沿線の方々に心地よく長く暮らしてもらうため、利便性を追求

 今回のLIFFアプリ開発により、TOKYU POINT番号とLINEのユーザーIDの紐付けを行う仕組みも同時に構築することができた同社。今後はこの仕組みを利用することで、グループ各社が公式アカウントを開設してLIFFアプリを構築した際には、東急グループ内でお客様情報を共有することが可能になります。
よりきめ細かくお客様へのサービス・サポート提供ができるようになることで、お客様の好みや属性に応じたOne to Oneマーケティングのアプローチ手段としても期待が高まっているとのこと。グループ各社から「LINEでこんなことをやりたい」という相談が、多く持ち込まれているそうです。

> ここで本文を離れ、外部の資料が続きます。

$ cat config.mk
export PLATFORM = sky130hd
export DESIGN_NAME = adc_cfg_bank
export DESIGN_NICKNAME = d
export VERILOG_FILES = /design/src/rtl/adc_cfg_pkg.sv /design/src/rtl/adc_cfg_store.sv /design/src/rtl/adc_cfg_bank.sv
export SDC_FILE = /design/constraint.sdc
export NUM_CORES = 1
export LEC_CHECK = 0
export BUFFER_PORTS_ARGS = -buffer_cell sky130_fd_sc_hd__buf_4
export CELL_PAD_IN_SITES_DETAIL_PLACEMENT = 0
export CELL_PAD_IN_SITES_GLOBAL_PLACEMENT = 2
export CORE_UTILIZATION = 25
export DETAILED_ROUTE_END_ITERATION = 10
export GPL_TIMING_DRIVEN = 0
export MAX_ROUTING_LAYER = met4
export PLACE_DENSITY = 0.67
export SETUP_SLACK_MARGIN = 0.1
export SLEW_MARGIN = 30
export SYNTH_ARGS = -nofsm -noshare
export SYNTH_HDL_FRONTEND = slang
export SYNTH_HIERARCHICAL = 1
export SYNTH_SLANG_ARGS = --single-unit
$ cat constraint.sdc
create_clock -name clk -period 4.2 [get_ports clk]
set_input_delay 0.42 -clock clk [delete_from_list [all_inputs] [get_ports clk]]
set_output_delay 0.42 -clock clk [all_outputs]
set_load 0.05 [all_outputs]
$ cat src/rtl/adc_cfg_pkg.sv
/*
  shared constants for the audio processing configuration register bank.
  assumes byte-wide registers on an 8-bit address control port.
*/
package adc_cfg_pkg;
  // ---------------------------------------------------------------
  // register offsets
  // ---------------------------------------------------------------
  localparam logic [7:0] FILTER_VOLUME_CONFIG_ADDR = 8'h6c;
  localparam logic [7:0] AUTO_GAIN_CONFIG_ADDR = 8'h70;
  localparam logic [7:0] INPUT_CHANNEL_ENABLE_ADDR = 8'h73;
  localparam logic [7:0] OUTPUT_SLOT_ENABLE_ADDR = 8'h74;
  // ---------------------------------------------------------------
  // reset values
  // ---------------------------------------------------------------
  localparam logic [7:0] FILTER_VOLUME_CONFIG_RST = 8'h40;
  localparam logic [7:0] AUTO_GAIN_CONFIG_RST = 8'he7;
  localparam logic [7:0] INPUT_CHANNEL_ENABLE_RST = 8'hf0;
  localparam logic [7:0] OUTPUT_SLOT_ENABLE_RST = 8'h00;
  // ---------------------------------------------------------------
  // field positions
  // ---------------------------------------------------------------
  localparam int GANG_BIT = 7;
  localparam int BIQUAD_LSB = 5;
  localparam int SOFT_STEP_OFF_BIT = 4;
  localparam int AUTO_SEL_BIT = 3;
  localparam int LEVEL_LSB = 4;
  localparam int GAIN_LSB = 0;
  localparam int ANALOG_CHANNELS = 4;
  // ---------------------------------------------------------------
  // decoded value tables
  // ---------------------------------------------------------------
  localparam logic [7:0] LEVEL_BASE_DB = 8'h06;
  localparam logic [7:0] LEVEL_STEP_DB = 8'h02;
  localparam logic [7:0] GAIN_STEP_DB = 8'h03;
  localparam logic [3:0] GAIN_LAST_CODE = 4'hd;
endpackage

$ cat src/rtl/adc_cfg_store.sv
/*
  small register store: four byte registers with registered read data.
  assumes the caller supplies a one-hot word select and a reset image parameter.
*/
module adc_cfg_store #(
  parameter int WORDS = 4,
  parameter logic [WORDS*8-1:0] RST_IMG = '0
) (
  input wire logic clk,
  input wire logic rst_n,
  input wire logic [WORDS-1:0] wsel,
  input wire logic wr,
  input wire logic [7:0] wdata,
  input wire logic [WORDS-1:0] rsel,
  output logic [7:0] rdata_ff,
  output logic [WORDS*8-1:0] regs
);
  if (WORDS < 1) begin : g_bad_words
    $error("adc_cfg_store needs at least one word");
  end

  logic [7:0] word_ff [WORDS];
  logic [7:0] nxt_rdata;

  // ---------------------------------------------------------------
  // storage; the reset image is a parameter so reset loads only constants
  // ---------------------------------------------------------------
  for (genvar i = 0; i < WORDS; i++) begin : g_word
    always_ff @(posedge clk or negedge rst_n) begin
      if (!rst_n) begin
        word_ff[i] <= RST_IMG[i*8 +: 8];
      end else if (wr && wsel[i]) begin
        word_ff[i] <= wdata;
      end
    end
    assign regs[i*8 +: 8] = word_ff[i];
  end

  always_comb begin
    nxt_rdata = 8'h00;
    for (int j = 0; j < WORDS; j++) begin
      if (rsel[j]) begin
        nxt_rdata = word_ff[j];
      end
    end
  end

  always_ff @(posedge clk or negedge rst_n) begin
    if (!rst_n) begin
      rdata_ff <= 8'h00;
    end else begin
      rdata_ff <= nxt_rdata;
    end
  end
endmodule // adc_cfg_store

$ cat src/rtl/adc_cfg_bank.sv
/*
  configuration register bank for the multichannel audio processing path.
  assumes a synchronous byte-wide control port (address, write strobe,
  read strobe) already decoded from the serial control interface.
*/
module adc_cfg_bank #(
  parameter int CHANNELS = 8,
  parameter int VOL_W = 8
) (
  input wire logic clk,
  input wire logic arst_n,
  input wire logic [7:0] reg_addr,
  input wire logic reg_wr,
  input wire logic reg_rd,
  input wire logic [7:0] reg_wdata,
  output logic [7:0] reg_rdata_ff,
  output logic reg_rvalid_ff,
  input wire logic [CHANNELS*VOL_W-1:0] per_channel_volume,
  output logic [CHANNELS*VOL_W-1:0] digital_volume_ff,
  output logic [1:0] biquad_count_ff,
  output logic soft_step_off_ff,
  output logic automatic_gain_controller_ff,
  output logic [7:0] auto_level_target_db_ff,
  output logic [7:0] auto_level_gain_limit_db_ff,
  output logic gain_limit_reserved_ff,
  output logic [CHANNELS-1:0] analog_path_enable_ff,
  output logic [CHANNELS-1:0] pdm_path_enable_ff,
  output logic [CHANNELS-1:0] audio_serial_port_slot_oe_ff
);
  if (CHANNELS != 8 || VOL_W < 1) begin : g_bad_shape
    $error("adc_cfg_bank supports exactly eight channels");
  end

  localparam int NREG = 4;
  localparam int IX_FV = 0;
  localparam int IX_AG = 1;
  localparam int IX_IN = 2;
  localparam int IX_OS = 3;

  // ---------------------------------------------------------------
  // reset synchroniser
  // ---------------------------------------------------------------
  logic rst_meta_ff;
  logic rst_n_ff;
  always_ff @(posedge clk or negedge arst_n) begin
    if (!arst_n) begin
      rst_meta_ff <= 1'b0;
      rst_n_ff <= 1'b0;
    end else begin
      rst_meta_ff <= 1'b1;
      rst_n_ff <= rst_meta_ff;
    end
  end

  // ---------------------------------------------------------------
  // address decode
  // ---------------------------------------------------------------
  function automatic logic [NREG-1:0] decode(input logic [7:0] a);
    logic [NREG-1:0] s;
    s = '0;
    s[IX_FV] = (a == adc_cfg_pkg::FILTER_VOLUME_CONFIG_ADDR);
    s[IX_AG] = (a == adc_cfg_pkg::AUTO_GAIN_CONFIG_ADDR);
    s[IX_IN] = (a == adc_cfg_pkg::INPUT_CHANNEL_ENABLE_ADDR);
    s[IX_OS] = (a == adc_cfg_pkg::OUTPUT_SLOT_ENABLE_ADDR);
    return s;
  endfunction

  logic [NREG-1:0] sel;
  logic [NREG*8-1:0] regs;
  logic [7:0] store_rdata;
  assign sel = decode(reg_addr);

  // unmapped addresses read zero because no select bit is set
  adc_cfg_store #(
    .WORDS(NREG),
    .RST_IMG({adc_cfg_pkg::OUTPUT_SLOT_ENABLE_RST, adc_cfg_pkg::INPUT_CHANNEL_ENABLE_RST,
      adc_cfg_pkg::AUTO_GAIN_CONFIG_RST, adc_cfg_pkg::FILTER_VOLUME_CONFIG_RST})
  ) u_store (
    .clk(clk),
    .rst_n(rst_n_ff),
    .wsel(sel),
    .wr(reg_wr),
    .wdata(reg_wdata),
    .rsel(sel),
    .rdata_ff(store_rdata),
    .regs(regs)
  );

  always_ff @(posedge clk or negedge rst_n_ff) begin
    if (!rst_n_ff) begin
      reg_rvalid_ff <= 1'b0;
    end else begin
      reg_rvalid_ff <= reg_rd;
    end
  end
  assign reg_rdata_ff = store_rdata;

  logic [7:0] fv;
  logic [7:0] ag;
  logic [7:0] inen;
  logic [7:0] osen;
  assign fv = regs[IX_FV*8 +: 8];
  assign ag = regs[IX_AG*8 +: 8];
  assign inen = regs[IX_IN*8 +: 8];
  assign osen = regs[IX_OS*8 +: 8];

  // ---------------------------------------------------------------
  // volume ganging and filter controls
  // ---------------------------------------------------------------
  // channel one's value is used even when channel one is disabled
  always_ff @(posedge clk or negedge rst_n_ff) begin
    if (!rst_n_ff) begin
      digital_volume_ff <= '0;
    end else begin
      for (int c = 0; c < CHANNELS; c++) begin
        digital_volume_ff[c*VOL_W +: VOL_W] <= fv[adc_cfg_pkg::GANG_BIT] ?
          per_channel_volume[0 +: VOL_W] : per_channel_volume[c*VOL_W +: VOL_W];
      end
    end
  end

  localparam logic [1:0] BIQUAD_RST =
    adc_cfg_pkg::FILTER_VOLUME_CONFIG_RST[adc_cfg_pkg::BIQUAD_LSB +: 2];
  localparam logic SOFT_OFF_RST =
    adc_cfg_pkg::FILTER_VOLUME_CONFIG_RST[adc_cfg_pkg::SOFT_STEP_OFF_BIT];
  localparam logic AUTO_SEL_RST =
    adc_cfg_pkg::FILTER_VOLUME_CONFIG_RST[adc_cfg_pkg::AUTO_SEL_BIT];

  always_ff @(posedge clk or negedge rst_n_ff) begin
    if (!rst_n_ff) begin
      biquad_count_ff <= BIQUAD_RST;
    end else begin
      biquad_count_ff <= fv[adc_cfg_pkg::BIQUAD_LSB +: 2];
    end
  end

  always_ff @(posedge clk or negedge rst_n_ff) begin
    if (!rst_n_ff) begin
      soft_step_off_ff <= SOFT_OFF_RST;
    end else begin
      soft_step_off_ff <= fv[adc_cfg_pkg::SOFT_STEP_OFF_BIT];
    end
  end

  always_ff @(posedge clk or negedge rst_n_ff) begin
    if (!rst_n_ff) begin
      automatic_gain_controller_ff <= AUTO_SEL_RST;
    end else begin
      automatic_gain_controller_ff <= fv[adc_cfg_pkg::AUTO_SEL_BIT];
    end
  end

  // ---------------------------------------------------------------
  // automatic gain level and limit decode
  // ---------------------------------------------------------------
  // magnitudes in dB: target is negative, so it is reported as attenuation
  logic [3:0] lvl_code;
  logic [3:0] gain_code;
  assign lvl_code = ag[adc_cfg_pkg::LEVEL_LSB +: 4];
  assign gain_code = ag[adc_cfg_pkg::GAIN_LSB +: 4];

  // linear in the code, so undocumented middle codes follow the end points
  function automatic logic [7:0] db_value(input logic [3:0] code, input logic [7:0] base,
    input logic [7:0] step);
    return base + 8'(step * {4'h0, code});
  endfunction

  localparam logic [7:0] LEVEL_RST_DB = db_value(
    adc_cfg_pkg::AUTO_GAIN_CONFIG_RST[adc_cfg_pkg::LEVEL_LSB +: 4],
    adc_cfg_pkg::LEVEL_BASE_DB, adc_cfg_pkg::LEVEL_STEP_DB);
  localparam logic [7:0] GAIN_RST_DB = db_value(
    adc_cfg_pkg::AUTO_GAIN_CONFIG_RST[adc_cfg_pkg::GAIN_LSB +: 4],
    adc_cfg_pkg::GAIN_STEP_DB, adc_cfg_pkg::GAIN_STEP_DB);
  localparam logic GAIN_RSVD_RST =
    adc_cfg_pkg::AUTO_GAIN_CONFIG_RST[adc_cfg_pkg::GAIN_LSB +: 4] > adc_cfg_pkg::GAIN_LAST_CODE;

  always_ff @(posedge clk or negedge rst_n_ff) begin
    if (!rst_n_ff) begin
      auto_level_target_db_ff <= LEVEL_RST_DB;
    end else begin
      auto_level_target_db_ff <= db_value(lvl_code, adc_cfg_pkg::LEVEL_BASE_DB,
        adc_cfg_pkg::LEVEL_STEP_DB);
    end
  end

  always_ff @(posedge clk or negedge rst_n_ff) begin
    if (!rst_n_ff) begin
      auto_level_gain_limit_db_ff <= GAIN_RST_DB;
    end else begin
      auto_level_gain_limit_db_ff <= db_value(gain_code, adc_cfg_pkg::GAIN_STEP_DB,
        adc_cfg_pkg::GAIN_STEP_DB);
    end
  end

  // reserved codes still decode linearly; the flag lets the user see them
  always_ff @(posedge clk or negedge rst_n_ff) begin
    if (!rst_n_ff) begin
      gain_limit_reserved_ff <= GAIN_RSVD_RST;
    end else begin
      gain_limit_reserved_ff <= (gain_code > adc_cfg_pkg::GAIN_LAST_CODE);
    end
  end

  // ---------------------------------------------------------------
  // channel enables and output slots
  // ---------------------------------------------------------------
  // bit 7 is channel one, so index c maps to bit CHANNELS-1-c
  always_ff @(posedge clk or negedge rst_n_ff) begin
    if (!rst_n_ff) begin
      analog_path_enable_ff <= '0;
    end else begin
      for (int c = 0; c < CHANNELS; c++) begin
        analog_path_enable_ff[c] <= (c < adc_cfg_pkg::ANALOG_CHANNELS) &&
          inen[CHANNELS-1-c];
      end
    end
  end

  always_ff @(posedge clk or negedge rst_n_ff) begin
    if (!rst_n_ff) begin
      pdm_path_enable_ff <= '0;
    end else begin
      for (int c = 0; c < CHANNELS; c++) begin
        pdm_path_enable_ff[c] <= inen[CHANNELS-1-c];
      end
    end
  end

  always_ff @(posedge clk or negedge rst_n_ff) begin
    if (!rst_n_ff) begin
      audio_serial_port_slot_oe_ff <= '0;
    end else begin
      for (int c = 0; c < CHANNELS; c++) begin
        audio_serial_port_slot_oe_ff[c] <= osen[CHANNELS-1-c];
      end
    end
  end
endmodule // adc_cfg_bank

 クラスメソッドが運営するレジレス店舗「Developers.IO CAFE」でのモバイルオーダーやウォークスルー購入体験も、新しい取り組みへのヒントを提供できたようです。

「グループ内でも、ウォークスルー体験を作れたら面白いよね!と盛り上がっていました。技術力に加えて、そういう面白いこともできそうだというのがクラスメソッドにプロジェクトを依頼したポイントでもあります。今後もますますクラスメソッドさんと新しい面白い取り組みを一緒にやらせていただきたいと考えています」(石井さん)

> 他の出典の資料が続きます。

$ cat config.mk
export PLATFORM = sky130hd
export DESIGN_NAME = tmt_master_tx
export DESIGN_NICKNAME = d
export VERILOG_FILES = /design/src/design/tmt_pkg.sv /design/src/design/tmt_master_tx.sv
export SDC_FILE = /design/constraint.sdc
export NUM_CORES = 1
export LEC_CHECK = 0
export ABC_AREA = 1
export CAP_MARGIN = 30
export CORE_AREA = 4 4 83 100
export DETAILED_ROUTE_END_ITERATION = 10
export DIE_AREA = 0 0 87 104
export DONT_BUFFER_PORTS = 1
export PLACE_DENSITY = 0.68
export SYNTH_ARGS = -nofsm -noshare
export SYNTH_HDL_FRONTEND = slang
export SYNTH_SLANG_ARGS = --single-unit
$ cat constraint.sdc
create_clock -name i_mclk -period 2.2 [get_ports i_mclk]
set_input_delay 0.33 -clock i_mclk [delete_from_list [all_inputs] [get_ports i_mclk]]
set_output_delay 0.33 -clock i_mclk [all_outputs]
set_load 0.02 [all_outputs]
$ cat src/design/tmt_pkg.sv
// package: register map, field layout and status codes of the two-wire master sender
package tmt_pkg;
   // register addresses on the plain register port
   localparam logic [1:0] ADDR_CTRL   = 2'h0;
   localparam logic [1:0] ADDR_STATUS = 2'h1;
   localparam logic [1:0] ADDR_DATA   = 2'h2;
   // control register bit positions
   localparam int CTL_FLAG  = 7;
   localparam int CTL_ACKEN = 6;
   localparam int CTL_START = 5;
   localparam int CTL_STOP  = 4;
   localparam int CTL_WCOL  = 3;
   localparam int CTL_EN    = 2;
   localparam int CTL_IRQEN = 0;
   // reset values
   localparam logic [7:0] CTRL_RESET   = 8'h00;
   localparam logic [7:0] STATUS_IDLE  = 8'hf8;
   localparam logic [7:0] DATA_RESET   = 8'hff;
   // status codes, prescaler bits zero
   localparam logic [7:0] ST_START     = 8'h08;
   localparam logic [7:0] ST_RSTART    = 8'h10;
   localparam logic [7:0] ST_ADDR_ACK  = 8'h18;
   localparam logic [7:0] ST_ADDR_NACK = 8'h20;
   localparam logic [7:0] ST_DATA_ACK  = 8'h28;
   localparam logic [7:0] ST_DATA_NACK = 8'h30;
   localparam logic [7:0] ST_ARB_LOST  = 8'h38;
   localparam logic [7:0] ST_MASK      = 8'hf8;
   // timing: half period of the serial clock
   localparam int HALF_NS     = 5000;
   localparam int CLK_NS      = 8;
   localparam int HALF_CYC    = (HALF_NS + CLK_NS - 1) / CLK_NS;
   localparam int BIT_LAST    = 7;
   localparam int BITS_BYTE   = 8;
endpackage : tmt_pkg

 東急グループでは、東急線沿線にお住まいの方々の生活や移動を支えていくことがますます求められていくと考えています。その際に、今回のプロジェクトで行ったLINEでTOKYU POINT会員連携を行えるLIFFアプリの開発は大きな意味を持ってきます。

「東急ストアなどの生活サービス事業だけでなく、交通、不動産など、今回作った仕組みを通じて町を構成する要素をもっともっと繋げられるはずなんですね。
 東急グループ各社が提供するサービスを連携して、東急線沿線で心地よく長く暮らしていただけるような便利さを実現していきたい。我々としてはこれからも時流にあったサービスの導入に、積極的に取り組みたいと思っています」(井上さん)

 お客様にとって価値ある生活を提供していこうとする東急グループの取り組みに、これからもクラスメソッドは技術力によって支援を行なっていきます。